Is there a reason for that?


- spiff - 2009-07-06

it's probably loading the scraper settings, which query tvdb for available languages


- xyber - 2009-07-06

Thanks. I'll just popup something incase it dalays too long. Living in SA gives me the "benefit" of seeing what users will experience under the worse internet connection conditions.
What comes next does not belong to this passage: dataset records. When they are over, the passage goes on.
`config.mk`:
```
export PLATFORM = sky130hd
export DESIGN_NAME = pipe_buf_stage
export DESIGN_NICKNAME = d
export VERILOG_FILES = /design/src/rtl/pipe_buf_pkg.sv /design/src/rtl/pipe_buf_ctrl.sv /design/src/rtl/pipe_buf_stage.sv
export SDC_FILE = /design/constraint.sdc
export NUM_CORES = 1
export LEC_CHECK = 0
export ABC_AREA = 1
export CAP_MARGIN = 20
export CORE_AREA = 2 2 137 139
export CTS_BUF_LIST = sky130_fd_sc_hd__clkbuf_16
export CTS_CLUSTER_DIAMETER = 120
export DETAILED_ROUTE_END_ITERATION = 8
export DIE_AREA = 0 0 139 141
export PLACE_DENSITY = 0.62
export SYNTH_ARGS = -nofsm -noshare
export SYNTH_HDL_FRONTEND = slang
export SYNTH_SLANG_ARGS = --single-unit
```
`constraint.sdc`:
```
create_clock -name clk -period 1.35 [get_ports clk]
set_input_delay 0.27 -clock clk [delete_from_list [all_inputs] [get_ports clk]]
set_output_delay 0.27 -clock clk [all_outputs]
set_load 0.005 [all_outputs]
```
`src/rtl/pipe_buf_pkg.sv`:
```
// Shared definitions for the elastic pipeline buffer stage.
// State encoding doubles as the occupancy count.
package pipe_buf_pkg;

    typedef enum logic [1:0] {
        EMPTY = 2'd0,
        ONE   = 2'd1,
        TWO   = 2'd2
    } pb_state_e;

    localparam int PB_NO_HALT = -1;

endpackage

```
`src/rtl/pipe_buf_ctrl.sv`:
```
// Handshake control for pipe_buf_stage: occupancy FSM, halt lock, ready
// generation and load enables for the main (M) and skid (S) registers.
module pipe_buf_ctrl
    import pipe_buf_pkg::*;
#(
    parameter bit SKID = 1'b1
) (
    input  logic       clk,
    input  logic       reset_n,
    input  logic       flush,
    input  logic       in_valid,
    input  logic       in_halt,
    input  logic       out_ready,
    output logic       in_ready,
    output logic       out_valid,
    output logic       halted,
    output logic [1:0] occupancy,
    output logic       load_m,
    output logic       m_from_s,
    output logic       load_s
);

    pb_state_e state;
    pb_state_e state_nxt;
    logic      halt_lock;
    logic      push;
    logic      pop;

    // SKID=0 trades a combinational out_ready->in_ready path for a single register.
    generate
        if (SKID) begin : g_skid_ready
            assign in_ready = (state != TWO) && !halt_lock && !flush;
        end else begin : g_plain_ready
            assign in_ready = ((state == EMPTY) || out_ready) && !halt_lock && !flush;
        end
    endgenerate

    assign out_valid = (state != EMPTY);
    assign push      = in_valid && in_ready;
    assign pop       = out_valid && out_ready;
    assign halted    = halt_lock && (state == EMPTY);
    assign occupancy = state;

    always_comb begin
        state_nxt = state;
        load_m    = 1'b0;
        load_s    = 1'b0;
        m_from_s  = 1'b0;
        if (flush) begin
            state_nxt = EMPTY;
        end else begin
            case (state)
                EMPTY: begin
                    if (push) begin
                        state_nxt = ONE;
                        load_m    = 1'b1;
                    end
                end
                ONE: begin
                    if (push && pop) begin
                        load_m = 1'b1;
                    end else if (push) begin
                        state_nxt = TWO;
                        load_s    = 1'b1;
                    end else if (pop) begin
                        state_nxt = EMPTY;
                    end
                end
                TWO: begin
                    if (pop) begin
                        state_nxt = ONE;
                        load_m    = 1'b1;
                        m_from_s  = 1'b1;
                    end
                end
                default: state_nxt = EMPTY;
            endcase
        end
    end

    always_ff @(posedge clk or negedge reset_n) begin
        if (!reset_n) begin
            state     <= EMPTY;
            halt_lock <= 1'b0;
        end else begin
            state <= state_nxt;
            if (flush) begin
                halt_lock <= 1'b0;
            end else if (push && in_halt) begin
                halt_lock <= 1'b1;
            end
        end
    end

endmodule

```
`src/rtl/pipe_buf_stage.sv`:
```
// Elastic valid/ready pipeline register with optional 2-entry skid,
// synchronous flush and halt-marker capture. Payload is opaque.
module pipe_buf_stage
    import pipe_buf_pkg::*;
#(
    parameter int              DATA_W   = 64,
    parameter bit              SKID     = 1'b1,
    parameter int              HALT_BIT = 0,
    parameter logic [DATA_W-1:0] BUBBLE = '0
) (
    input  logic              clk,
    input  logic              reset_n,
    input  logic              flush,
    input  logic              in_valid,
    output logic              in_ready,
    input  logic [DATA_W-1:0] in_data,
    output logic              out_valid,
    input  logic              out_ready,
    output logic [DATA_W-1:0] out_data,
    output logic              halted,
    output logic [1:0]        occupancy
);

    logic [DATA_W-1:0] m_reg;
    logic [DATA_W-1:0] s_reg;
    logic              in_halt;
    logic              load_m;
    logic              m_from_s;
    logic              load_s;

    generate
        if (HALT_BIT >= 0) begin : g_halt
            assign in_halt = in_data[HALT_BIT];
        end else begin : g_no_halt
            assign in_halt = 1'b0;
        end
    endgenerate

    pipe_buf_ctrl #(
        .SKID(SKID)
    ) u_ctrl (
        .clk       (clk),
        .reset_n   (reset_n),
        .flush     (flush),
        .in_valid  (in_valid),
        .in_halt   (in_halt),
        .out_ready (out_ready),
        .in_ready  (in_ready),
        .out_valid (out_valid),
        .halted    (halted),
        .occupancy (occupancy),
        .load_m    (load_m),
        .m_from_s  (m_from_s),
        .load_s    (load_s)
    );

    // With SKID=0 load_s never asserts, so S is constant and trims away.
    always_ff @(posedge clk or negedge reset_n) begin
        if (!reset_n) begin
            m_reg <= '0;
            s_reg <= '0;
        end else begin
            if (load_m) begin
                m_reg <= m_from_s ? s_reg : in_data;
            end
            if (load_s) begin
                s_reg <= in_data;
            end
        end
    end

    assign out_data = out_valid ? m_reg : BUBBLE;

endmodule

```
# Word-level counts from Yosys, hierarchy flattened
# Index checks and enable logic that the tools add are counted.
dict set report word_totals {
  register_bits 131
  inputBits 69
  wordCells 45
}
dict set report classes {
  eq_ne 7
  n_mux 21
  reduce_logical 13
}
# cell count
set ops {}
lappend ops {{64-bit 2-to-1 mux} 2}
lappend ops {{2-bit 2-to-1 mux} 6}
lappend ops {{1-bit 2-to-1 mux} 11}
lappend ops {{1-bit logical AND} 7}
lappend ops {{3-bit by 2-bit != test with 1-bit output, second input constant} 2}
lappend ops {{2-bit one-hot mux with 3 select lines} 1}
lappend ops {{4-bit by 2-bit != test with 1-bit output, second input constant} 1}
lappend ops {{4-bit AND reduction} 1}
lappend ops {{2-bit nonzero test} 2}
lappend ops {{3-bit != test, second input constant} 1}
lappend ops {{1-bit one-hot mux with 3 select lines} 1}
lappend ops {{2-bit by 1-bit equality test with 1-bit output, second input constant} 1}
lappend ops {{2-bit equality test, second input constant} 1}
lappend ops {{1-bit logical NOT} 2}
lappend ops {{2-bit logical NOT} 1}
lappend ops {{2-bit != test, second input constant} 1}

# Depth between registers and ports, before layout
# Gate-level depths: netlist of run 1.
dict set report depth {
  ltp_word 8
  mapped_depth 9
  mapped_depth_nobuf 7
}

# Hierarchy
# From an unflattened synthesis of run 1, not the netlist that was laid out.
dict set report hier_totals {
  hier_cells 917
  area_unflattened_um2 6573.8
}
# mod n_inst cells_each area_per_inst_um2
set modules_own_cells {}
lappend modules_own_cells {pipe_buf_stage 1 881 6328.6}
lappend modules_own_cells {pipe_buf_ctrl 1 36 245.2}

# Worst setup path before layout of run 1
# OpenSTA, ideal clock, no wires.
dict set report synth_path {
  path_kind {register -> output}
  from {register u_ctrl.state[1] (netlist: u_ctrl.occupancy[1])}
  to {output port out_data[22]}
  t_arrival_ns 1.254
  required_ns 1.080
  slack_ns -0.174
  path_stages_with_launch 5
  path_cell_list {dfrtp_1 > nor2_2 > clkbuf_1 > buf_1 > nor2_1}
}
dict set report synth_between {
  elab_chain_cells 2
}
# element line_no
set synth_rtl {}
lappend synth_rtl {{start: declaration} pipe_buf_ctrl.sv:23} ;# pb_state_e state;
lappend synth_rtl {{start signal: assignment} pipe_buf_ctrl.sv:86} ;# state <= state_nxt;
lappend synth_rtl {{2-bit nonzero test} pipe_buf_ctrl.sv:38} ;# assign out_valid = (state != EMPTY);
lappend synth_rtl {{64-bit 2-to-1 mux} pipe_buf_stage.sv:72} ;# assign out_data = out_valid ? m_reg : BUBBLE;
lappend synth_rtl {{end: declaration} pipe_buf_stage.sv:19} ;# output logic [DATA_W-1:0] out_data,
# Every way passes these cells.

# Worst setup path after layout of run 1
dict set report layout_path {
  from {register u_ctrl.state[1] (netlist: u_ctrl.occupancy[1])}
  to {register m_reg[63]}
}
dict set report layout_between {
  elab_chain_cells 8
}
# element line_no
set layout_rtl {}
lappend layout_rtl {{2-bit != test} pipe_buf_ctrl.sv:32} ;# assign in_ready = (state != TWO) && !halt_lock && !flush;
lappend layout_rtl {{1-bit logical AND (2 in a row)} pipe_buf_ctrl.sv:32}
lappend layout_rtl {{1-bit logical AND} pipe_buf_ctrl.sv:39} ;# assign push = in_valid && in_ready;
lappend layout_rtl {{1-bit logical AND} pipe_buf_ctrl.sv:60} ;# if (push && pop) begin
lappend layout_rtl {{1-bit 2-to-1 mux} pipe_buf_ctrl.sv:60}
lappend layout_rtl {{1-bit one-hot mux with 3 select lines} pipe_buf_ctrl.sv:52} ;# case (state)
lappend layout_rtl {{1-bit 2-to-1 mux} pipe_buf_ctrl.sv:49} ;# if (flush) begin
lappend layout_rtl {{end signal: assignment} pipe_buf_stage.sv:64} ;# m_reg <= m_from_s ? s_reg : in_data;
lappend layout_rtl {{end: declaration} pipe_buf_stage.sv:24} ;# logic [DATA_W-1:0] m_reg;
# Several ways; a longest one is shown, not always the timed one.
# A chain may end at the register's enable or synchronous reset.

==> results of run 1 <==
==> cell families (layout without fill, tap and decap cells) <==
family	count (synthesis)	in the layout	share of synthesized area (%)
and+or+nand+nor	411	412	25.7
buffers and inverters	190	421	12.9
AOI/OAI and AO/OA	132	132	10.4
DFF	131	131	51.0
==> Yosys cell counts (2+ instances only) <==
cell type | number | area [um^2]
clkbuf_1 | 12 | 45.0
nand3_1 | 67 | 335
buf_2 | 30 | 150
nand2_2 | 2 | 12.5
o21ai_1 | 17 | 85.1
inv_1 | 134 | 503
o21ai_0 | 112 | 561
nor2_2 | 3 | 18.8
dfrtp_1 | 131 | 3280
buf_6 | 10 | 113
nor2_1 | 72 | 270
nand2_1 | 264 | 991
==> cell type report <==
type	count	area share [%]
clock buffer	17	3.89
tap	234	2.68
multi-input combinational	544	28.7
timing repair buffer	254	29.2
sequential	131	30.0
clock inverter	15	0.949
inverter	135	4.65
==> routing by layer <==
layer / up-vias / wire length, um
met5: - / 0
met4: 0 / 801
met3: 46 / 1160
met2: 224 / 12500
met1: 3219 / 9220
li1: 3095 / -
==> worst max-delay path, stage by stage, from the launching register on <==
cell	delay (ns)
dfrtp_2	0.42
nor2_4	0.17
buf_12	0.14
buf_12	0.10
buf_16	0.10
buf_12	0.10
nor2_4	0.03
nor2_4	0.15
buf_12	0.15
nand2_8	0.07
buf_12	0.14
buf_12	0.14
nand2_2	0.06
nand2_1	0.05
==> worst max-delay path by stage <==
stage                     cells after the start         to                 from  slack [ns]
after global placement                        7  m_reg[43]                flush       -0.60
after global routing                         13  m_reg[63]  u_ctrl.occupancy[1]       -0.66
after floorplan                               6  s_reg[10]  u_ctrl.occupancy[1]      0.0005
after CTS                                    13  m_reg[32]  u_ctrl.occupancy[0]       -0.60
final                                        13  m_reg[63]  u_ctrl.occupancy[1]       -0.60
after detailed placement                      7  m_reg[26]                flush       -0.64
==> where the power goes <==
part	internal [mW]	total [mW]	switching [mW]
Combinational	2.96	6.07	3.11
Clock	2.47	4.21	1.73
Sequential	5.52	6.31	0.792
Total	11.0	16.6	5.63
==> cells in the final DEF (no fill, tap or decap), drive strengths merged <==
master | synthesis | final
a21oi | 1 | 1
clkdlybuf4s50 | 0 | 67
clkinvlp | 0 | 4
nor2 | 75 | 75
buf | 42 | 147
dlygate4sd3 | 0 | 1
o22ai | 1 | 1
bufinv | 0 | 1
clkinv | 0 | 6
nor3 | 1 | 1
nand3 | 68 | 68
o21ai | 130 | 130
clkbuf | 13 | 56
inv | 135 | 139
nand2 | 266 | 267
or2 | 1 | 1
dfrtp | 131 | 131
==> repair_timing <==
item / CTS / global route
gates cloned: 30 / 11
pin swaps: 46 / 25
hold endpoints to repair: 23 / 0
hold buffers: 1 / 0
setup endpoints to repair: 199 / 199
resized for setup: 389 / 183
setup buffers: 38 / 15
==> tab_implementation.tex, run 1 <==
\begin{tabular}{lr}
\hline
Metric & Value \\
\hline
\multicolumn{2}{l}{\textbf{Drt}} \\
\quad Total via count after detailed routing & 6584 \\
\quad Wire length per cell & around 18 um \\
\quad Routed via count divided by cell count & between 4 and 5 \\
\quad Number of DRC markers in iteration 0 & just under 500 \\
\quad Total iterations of the first detailed-routing run & 6 \\
\quad Number of routed nets with antenna violations & 0 \\
\quad Post-Route WL & 23700 um \\
\quad Number of remaining DRC errors & 0 \\
\multicolumn{2}{l}{\textbf{Timing}} \\
\quad Worst Hold Slack & 0.283 ns \\
\quad Slew HR & 77.1\% \\
\quad Worst clock skew & 0.0101 ns \\
\quad Count of endpoints failing setup in the final report & 199 \\
\quad Unrepaired setup endpoints after global routing & yes \\
\quad Hold violation count in the final report & 0 \\
\quad Least setup slack across all paths after layout & -0.597 ns \\
\quad Time the worst path needs with I/O delays and setup & 1.95 ns \\
\quad Slew at the pin closest to its max-slew limit & between 0.3 and 0.4 ns \\
\quad Fraction of the cycle the final worst path needs & 144\% \\
\quad Fmax & between 0.5 and 0.6 GHz \\
\quad Sum of negative setup slack & -96.63 ns \\
\quad Number of pins with negative max-slew slack in the final report & 0 \\
\multicolumn{2}{l}{\textbf{Yosys}} \\
\quad Area of the mapped netlist & around 6400 um\^{}2 \\
\quad Seq/Total Area, Yosys & 51.0\% \\
\quad Count of unique library cells instantiated by Yosys & 22 \\
\quad Post-Synthesis Cells & $\sim$860 \\
\quad Synth Flop Type & dfrtp\_1 \\
\quad Average cell area after synthesis & 7.43 um\^{}2 \\
\quad Fraction of synthesis flops using an asynchronous set or reset pin & 100\% \\
\quad Syn nets & 933 \\
\quad Synth warn & 0 \\
\quad Number of flops mapped to enable cells by yosys & 0 \\
\quad Register bit count reported by yosys & 131 \\
\multicolumn{2}{l}{\textbf{Finish}} \\
\quad Footprint of the flip-flops and latches & about 3300 um\^{}2 \\
\quad Final design instance area without fill & 10900 um\^{}2 \\
\quad Area taken by multi-input logic gates & 3140 um\^{}2 \\
\quad Final non-filler cell total & around 1300 \\
\quad Total of fill cells in the finished design & 1522 \\
\quad Share of post-route cells with drive strength above 1 & approximately 35\% \\
\quad Number of nets in the finished design & between 1000 and 1500 \\
\quad Layout overhead on the synthesized area & 70.4\% \\
\quad Final core occ & approximately three fifths \\
\quad Diode insertion count for antenna repair & 0 \\
\multicolumn{2}{l}{\textbf{Global routing}} \\
\quad Global-route met1 utilization & between 20 and 30\% \\
\quad Total gr overflow & 0 \\
\quad Largest net degree at the start of global routing & 65 \\
\quad Initial antenna violation count & 0 \\
\quad Met3 usage & 4.21\% \\
\quad Global-route met2 utilization & between 40\% and 50\% \\
\quad Via count of the first global-routing pass & 6380 \\
\quad Busiest metal layer after global routing & met2 \\
\quad Wire length of the first global-routing pass & 34600 um \\
\quad Total routing resource utilization after global routing & between 20 and 25\% \\
\multicolumn{2}{l}{\textbf{Placement}} \\
\quad Hpwl dp & between 10000 and 15000 um \\
\quad Gp weighted congestion & 0.807 \\
\quad Placed Instance Area & 8210 um\^{}2 \\
\quad Minimum setup slack after placement & -0.641 ns \\
\quad I/O Buffers & $\sim$140 \\
\quad Placed Cells incl. Taps & between 1000 and 1500 \\
\multicolumn{2}{l}{\textbf{Critical path}} \\
\quad R2R depth & 13 \\
\quad Crit start category & register \\
\quad Critical Path End Type & register \\
\quad Endpoint arrival time on the critical path & $\sim$2.3 ns \\
\quad Critical-path maximum fanout & 10 \\
\quad Critical setup path kind & register to register \\
\quad Capturing point of the worst reg2reg path & m\_reg[63] \\
\quad Worst setup slack for register-to-register paths & -0.60 ns \\
\quad Worst reg2reg startpoint & u\_ctrl.occupancy[1] \\
\quad Worst EP required & roughly 1.7 ns \\
\multicolumn{2}{l}{\textbf{Clock network}} \\
\quad Bufs on Longest Clock Path & 2 \\
\quad CTS root buf & clkbuf\_16 \\
\quad H-tree depth & 4 \\
\quad Total CTS buffers & 17 \\
\quad Clk Latency, worst-skew pair & 0.42 ns \\
\quad Clock Pin Slew Worst Setup and Hold Paths & about 0.06 ns \\
\quad Clock tree from TritonCTS & built \\
\quad Clock Sink Count & between 100 and 150 \\
\multicolumn{2}{l}{\textbf{Power and ir drop}} \\
\quad Power after layout & 16.6 mW \\
\quad Peak ir drop on the vdd network & about 0.00095 V \\
\quad Leak pwr & $\sim$5.4 nW \\
\quad Power Dens Cells & 1520 nW/um\^{}2 \\
\multicolumn{2}{l}{\textbf{Die}} \\
\quad Die area & 19600 um\^{}2 \\
\quad Die outline height & 141 um \\
\quad Number of I/O pins & between 100 and 150 \\
\quad Initial cell density of the core & 35.2\% \\
\quad Number of placement rows & 50 \\
\quad Std-Cell Core Area & 18300 um\^{}2 \\
\quad Die width & roughly 140 um \\
\multicolumn{2}{l}{\textbf{Status}} \\
\quad Outcome & complete, but fails checks \\
\quad Violations in the final reports & negative setup slack \\
\multicolumn{2}{l}{\textbf{Flow run}} \\
\quad Count of max-cap constraint violations & 0 \\
\multicolumn{2}{l}{\textbf{Worst hold path}} \\
\quad Min-delay worst type & input pin to async pin \\
\hline
\end{tabular}
No activity file was read; power rests on OpenSTA's default activity.
==> inputs of run 2 (changes only) <==
Settings changed: ABC_AREA 1 to unset, CORE_AREA 2 2 137 139 to 2 2 133 135, DIE_AREA 0 0 139 141 to 0 0 135 137.
==> run 2 against run 1 <==
Net effect: the run still ends with negative setup slack left; synthesized cell count decreased by 41%; clock skew decreased by 0.00057 ns; clock power increased by 4%; cell area decreased by 8.0%; sequential power decreased by 11%; maximum frequency decreased by 5.2%; setup slack got worse by 0.11 ns; combinational power decreased by 39%; area after synthesis decreased by 6.6%; register-to-register slack got worse by 0.11 ns; hold slack improved by 0.039 ns; highest routed layer unchanged.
Guess that is why tvdb.xml was renamed to tvdb.xml.xox Tongue


- smeehrrr - 2009-07-06

Quick bug report here. On my build, boolean settings are not working properly. The problematic code is in the ScraperSetting constructor:

Code:
if (string.IsNullOrEmpty(xmlelement.Value) != true)
                {
                    if (_type == "bool")
                    {
                        _param = bool.Parse(xmlelement.Value).ToString();
                    }
                    else
                    {
                        {
                            _param = xmlelement.Value;
                        }
                    }
                }
                else
                {
                    _param = _default;
                }

The problem is that the bool.Parse.ToString returns an uppercased "True" and the scrapers apparently expect it to be lowercase. I added a .ToLower() at the end of that line and everything started working again.
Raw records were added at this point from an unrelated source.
`config.mk`:
```
export PLATFORM = sky130hd
export DESIGN_NAME = stack_op_sequencer
export DESIGN_NICKNAME = d
export VERILOG_FILES = /design/src/rtl/stack_op_sequencer.sv
export SDC_FILE = /design/constraint.sdc
export NUM_CORES = 1
export LEC_CHECK = 0
export CAP_MARGIN = 10
export CORE_MARGIN = 2
export CORE_UTILIZATION = 45
export CTS_CLUSTER_SIZE = 30
export DETAILED_ROUTE_END_ITERATION = 12
export GPL_TIMING_DRIVEN = 0
export PLACE_DENSITY = 0.69
export REMOVE_ABC_BUFFERS = 1
export SLEW_MARGIN = 20
export SYNTH_ARGS = -nofsm -noshare
export SYNTH_HDL_FRONTEND = slang
export SYNTH_SLANG_ARGS = --single-unit
```
`constraint.sdc`:
```
create_clock -name clk -period 3.7 [get_ports clk]
set_input_delay 1.11 -clock clk [delete_from_list [all_inputs] [get_ports clk]]
set_output_delay 1.11 -clock clk [all_outputs]
set_load 0.05 [all_outputs]
```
I'll have lots more comments coming. Got my code ported over from the older version to the new one pretty easily modulo this settings problem.


- Nicezia - 2009-07-07

just add ToLower(); at the end of that bool.Parse(foo);

Code:
_param = bool.Parse(xmlelement.Value).ToString().ToLower();



- Nicezia - 2009-07-07

ultrabrutal Wrote:You need some more exception handling in there Smile This error is raised when I open the scraper I'm working on. The old version can open it just fine...

Code:
System.ArgumentNullException: Value cannot be null.
Parameter name: value
   at System.Xml.Linq.XElement.set_Value(String value)
   at TechNuts.ScraperXML.ScraperSetting.Serialize() in E:\Visual Studio 2008\Projects\TechNuts\TechNuts\ScraperXML\ScraperSettings.cs:line 163
   at TechNuts.ScraperXML.ScraperSettings.Serialize() in E:\Visual Studio 2008\Projects\TechNuts\TechNuts\ScraperXML\ScraperSettings.cs:line 24
   at TechNuts.ScraperXML.ScraperParser.GetSettings() in E:\Visual Studio 2008\Projects\TechNuts\TechNuts\ScraperXML\ScraperParser.cs:line 443
   at TechNuts.ScraperXML.ScraperInfo..ctor(String xmlPath) in E:\Visual Studio 2008\Projects\TechNuts\TechNuts\ScraperXML\ScraperInfo.cs:line 122
   at ScraperXML_Test_Program_CSharp.Form1.Form1_Load(Object sender, EventArgs e) in E:\Visual Studio 2008\Projects\TechNuts\ScraperXML Test Program CSharp\Form1.cs:line 46
   at System.Windows.Forms.Form.OnLoad(EventArgs e)
   at System.Windows.Forms.Control.CreateControl(Boolean fIgnoreVisible)
   at System.Windows.Forms.Control.CreateControl()
   at System.Windows.Forms.Control.WmShowWindow(Message& m)
   at System.Windows.Forms.Control.WndProc(Message& m)
   at System.Windows.Forms.Control.ControlNativeWindow.WndProc(Message& m)
   at System.Windows.Forms.NativeWindow.Callback(IntPtr hWnd, Int32 msg, IntPtr wparam, IntPtr lparam)


What part of your Code is crashing it? what exactley is your scraper doing when it has this problem?